東京大学は2月2日、新型コロナ感染症(COVID-19)のモデル動物を用いた研究で、
新型コロナウイルス(SARS-CoV-2)のウイルス量にかかわらず、感染後数日で広範囲にわたって、
鼻の奥にある匂いを感知する部位である「嗅上皮」が脱落するとしたことを発表。
また、大部分の嗅上皮は感染後21日で正常厚になることも見出したが、
正常厚に戻らない場合があることも発表された。
新型コロナウイルス感染症の初期症状のひとつとして、嗅覚障害は早い段階から知られていた。
最近の研究によれば、発症後約2か月が経過してPCR検査で陰性となった人のうち、
18~45%において何らかの嗅覚障害が残存していることが明らかになったという。
嗅上皮は外界と接していることから、それだけウイルスに感染するといった障害を受ける確率も高い。

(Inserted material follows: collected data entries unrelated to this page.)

## src/rtl/thermo_dec.sv

```systemverilog
// Thermometer-code decoder for the LED sequencer: decodes the ones count,
// flags illegal codes and sequence violations, and counts errors and wraps.
module thermo_dec #(
    parameter int unsigned CNT_W = 8
) (
    input  logic             ck,
    input  logic             rs,
    input  logic [7:0]       leds,
    input  logic             in_valid,
    input  logic             clr_cnt,
    output logic [3:0]       level,
    output logic             out_valid,
    output logic             code_err,
    output logic             seq_err,
    output logic             locked,
    output logic [CNT_W-1:0] err_cnt,
    output logic [CNT_W-1:0] wrap_cnt
);

    typedef enum logic [1:0] {
        IDLE  = 2'd0,
        TRACK = 2'd1,
        ERR   = 2'd2
    } state_t;

    state_t     state;
    state_t     state_nx;
    logic       legal;
    logic [3:0] dec;
    logic       seq_nx;
    logic       wrap_evt;
    logic       err_evt;

    always_comb begin
        legal = 1'b1;
        dec   = '0;
        case (leds)
            8'h00:   dec = 4'd0;
            8'h01:   dec = 4'd1;
            8'h03:   dec = 4'd2;
            8'h07:   dec = 4'd3;
            8'h0F:   dec = 4'd4;
            8'h1F:   dec = 4'd5;
            8'h3F:   dec = 4'd6;
            8'h7F:   dec = 4'd7;
            8'hFF:   dec = 4'd8;
            default: legal = 1'b0;
        endcase
    end

    // level doubles as the previous legal sample: it only moves on legal samples
    always_comb begin
        state_nx = state;
        seq_nx   = 1'b0;
        wrap_evt = 1'b0;
        if (in_valid) begin
            if (!legal) begin
                state_nx = ERR;
            end else begin
                case (state)
                    IDLE: begin
                        if (dec == 4'd1) begin
                            state_nx = TRACK;
                        end else if (dec != 4'd0) begin
                            seq_nx   = 1'b1;
                            state_nx = ERR;
                        end
                    end
                    TRACK: begin
                        if (dec == 4'd0) begin
                            state_nx = IDLE;
                        end else if (level == 4'd8 && dec == 4'd1) begin
                            wrap_evt = 1'b1;
                        end else if (dec != level && dec != level + 4'd1) begin
                            seq_nx   = 1'b1;
                            state_nx = ERR;
                        end
                    end
                    ERR: begin
                        if (dec == 4'd1) begin
                            state_nx = TRACK;
                        end else if (dec == 4'd0) begin
                            state_nx = IDLE;
                        end
                    end
                    default: state_nx = IDLE;
                endcase
            end
        end
    end

    assign err_evt = in_valid && (!legal || seq_nx);
    assign locked  = (state == TRACK);

    always_ff @(posedge ck or negedge rs) begin
        if (!rs) begin
            state     <= IDLE;
            level     <= '0;
            out_valid <= 1'b0;
            code_err  <= 1'b0;
            seq_err   <= 1'b0;
        end else begin
            state     <= state_nx;
            out_valid <= in_valid;
            code_err  <= in_valid && !legal;
            seq_err   <= seq_nx;
            if (in_valid && legal) begin
                level <= dec;
            end
        end
    end

    always_ff @(posedge ck or negedge rs) begin
        if (!rs) begin
            err_cnt  <= '0;
            wrap_cnt <= '0;
        end else if (clr_cnt) begin
            err_cnt  <= '0;
            wrap_cnt <= '0;
        end else begin
            if (err_evt && err_cnt != '1) begin
                err_cnt <= err_cnt + 1'b1;
            end
            if (wrap_evt && wrap_cnt != '1) begin
                wrap_cnt <= wrap_cnt + 1'b1;
            end
        end
    end

endmodule

```
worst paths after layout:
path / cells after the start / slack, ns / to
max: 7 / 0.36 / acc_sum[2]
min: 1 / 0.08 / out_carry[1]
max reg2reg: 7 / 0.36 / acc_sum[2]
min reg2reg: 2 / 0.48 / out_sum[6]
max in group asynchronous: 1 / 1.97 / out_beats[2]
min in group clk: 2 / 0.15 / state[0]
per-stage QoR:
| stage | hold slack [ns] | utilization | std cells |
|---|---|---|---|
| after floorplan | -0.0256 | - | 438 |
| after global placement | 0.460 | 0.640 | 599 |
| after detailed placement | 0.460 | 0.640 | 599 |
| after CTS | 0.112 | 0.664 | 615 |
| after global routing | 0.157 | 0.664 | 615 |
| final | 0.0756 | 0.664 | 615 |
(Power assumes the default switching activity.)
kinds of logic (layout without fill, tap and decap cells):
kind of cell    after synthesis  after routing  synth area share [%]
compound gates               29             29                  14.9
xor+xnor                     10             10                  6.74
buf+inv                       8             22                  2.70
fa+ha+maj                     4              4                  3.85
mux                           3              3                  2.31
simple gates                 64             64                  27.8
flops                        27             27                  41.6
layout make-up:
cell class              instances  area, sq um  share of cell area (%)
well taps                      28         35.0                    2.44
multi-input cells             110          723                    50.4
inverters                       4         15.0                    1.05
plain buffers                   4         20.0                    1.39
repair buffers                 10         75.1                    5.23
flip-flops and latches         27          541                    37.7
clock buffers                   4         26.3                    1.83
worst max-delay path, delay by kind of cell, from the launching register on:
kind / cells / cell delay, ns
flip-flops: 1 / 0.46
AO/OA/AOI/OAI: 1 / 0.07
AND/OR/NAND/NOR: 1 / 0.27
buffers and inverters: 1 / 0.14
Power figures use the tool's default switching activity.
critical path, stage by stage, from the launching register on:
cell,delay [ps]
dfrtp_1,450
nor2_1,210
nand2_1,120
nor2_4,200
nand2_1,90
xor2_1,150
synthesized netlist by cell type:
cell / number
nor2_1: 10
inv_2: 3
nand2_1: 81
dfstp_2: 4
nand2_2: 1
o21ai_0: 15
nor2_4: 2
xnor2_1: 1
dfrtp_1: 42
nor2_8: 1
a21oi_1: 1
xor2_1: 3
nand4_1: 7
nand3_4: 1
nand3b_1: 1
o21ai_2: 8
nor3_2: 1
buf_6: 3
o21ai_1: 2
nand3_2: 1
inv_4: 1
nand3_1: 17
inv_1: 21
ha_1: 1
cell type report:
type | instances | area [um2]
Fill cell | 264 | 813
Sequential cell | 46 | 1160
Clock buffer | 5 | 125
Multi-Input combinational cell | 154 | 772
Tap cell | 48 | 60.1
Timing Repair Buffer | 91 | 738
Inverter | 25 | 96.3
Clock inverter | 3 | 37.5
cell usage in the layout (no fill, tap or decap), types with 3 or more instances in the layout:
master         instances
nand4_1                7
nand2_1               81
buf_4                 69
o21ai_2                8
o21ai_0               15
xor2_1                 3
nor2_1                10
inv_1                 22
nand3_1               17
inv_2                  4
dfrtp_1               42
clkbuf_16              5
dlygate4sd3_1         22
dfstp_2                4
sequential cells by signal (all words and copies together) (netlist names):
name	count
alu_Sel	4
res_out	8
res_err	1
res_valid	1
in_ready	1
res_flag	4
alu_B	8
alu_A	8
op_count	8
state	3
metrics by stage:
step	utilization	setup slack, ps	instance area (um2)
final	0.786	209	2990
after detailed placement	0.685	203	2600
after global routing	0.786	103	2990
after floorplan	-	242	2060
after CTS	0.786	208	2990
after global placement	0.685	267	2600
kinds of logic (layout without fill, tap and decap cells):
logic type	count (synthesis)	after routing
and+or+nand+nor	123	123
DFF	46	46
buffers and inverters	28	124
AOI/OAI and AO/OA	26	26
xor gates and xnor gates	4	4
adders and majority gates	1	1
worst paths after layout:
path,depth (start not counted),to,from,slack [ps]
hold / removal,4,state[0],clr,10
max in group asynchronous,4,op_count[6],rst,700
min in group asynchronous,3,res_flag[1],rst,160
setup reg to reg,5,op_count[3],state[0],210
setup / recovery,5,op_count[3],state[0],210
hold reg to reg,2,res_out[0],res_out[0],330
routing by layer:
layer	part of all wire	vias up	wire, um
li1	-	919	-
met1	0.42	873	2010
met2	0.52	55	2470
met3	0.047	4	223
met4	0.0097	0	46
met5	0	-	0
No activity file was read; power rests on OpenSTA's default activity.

そこで常に細胞死と再生を繰り返しながら、その機能を維持する仕組みを有している。
国際共同研究チームは今回、ハムスターを用いた、
新型コロナウイルス感染症と酷似したCOVID-19動物モデルの確立に成功。
このモデルのハムスターたちは感染しても発熱症状などは見られないという。
同モデルを用いて、さまざまなウイルス量での感染実験が実施された。
するとウイルス量にかかわらず、感染が成立して早い段階で嗅上皮が脱落することが判明。
また嗅上皮の大部分は感染後21日で正常厚に戻ったが、
一部の嗅上皮では傷害が残っていることも確認された。
さらに感染後の嗅上皮は、部位によって障害の程度や再生速度が異なっていることも明らかになったという。
実験では、感染後3日で鼻腔内のほぼ全域において嗅上皮脱落が認められたという。
そして感染から21日で鼻中隔、内側鼻甲介での嗅上皮は正常厚に戻ったことが確認された。
ただし、背側鼻甲介、外側鼻甲介の嗅上皮には傷害が残っていたという (出所:東大プレスリリースPDF)
正常厚に戻らない部位での傷害が永続的なものかといったこともより詳細に調べる必要があるとしている。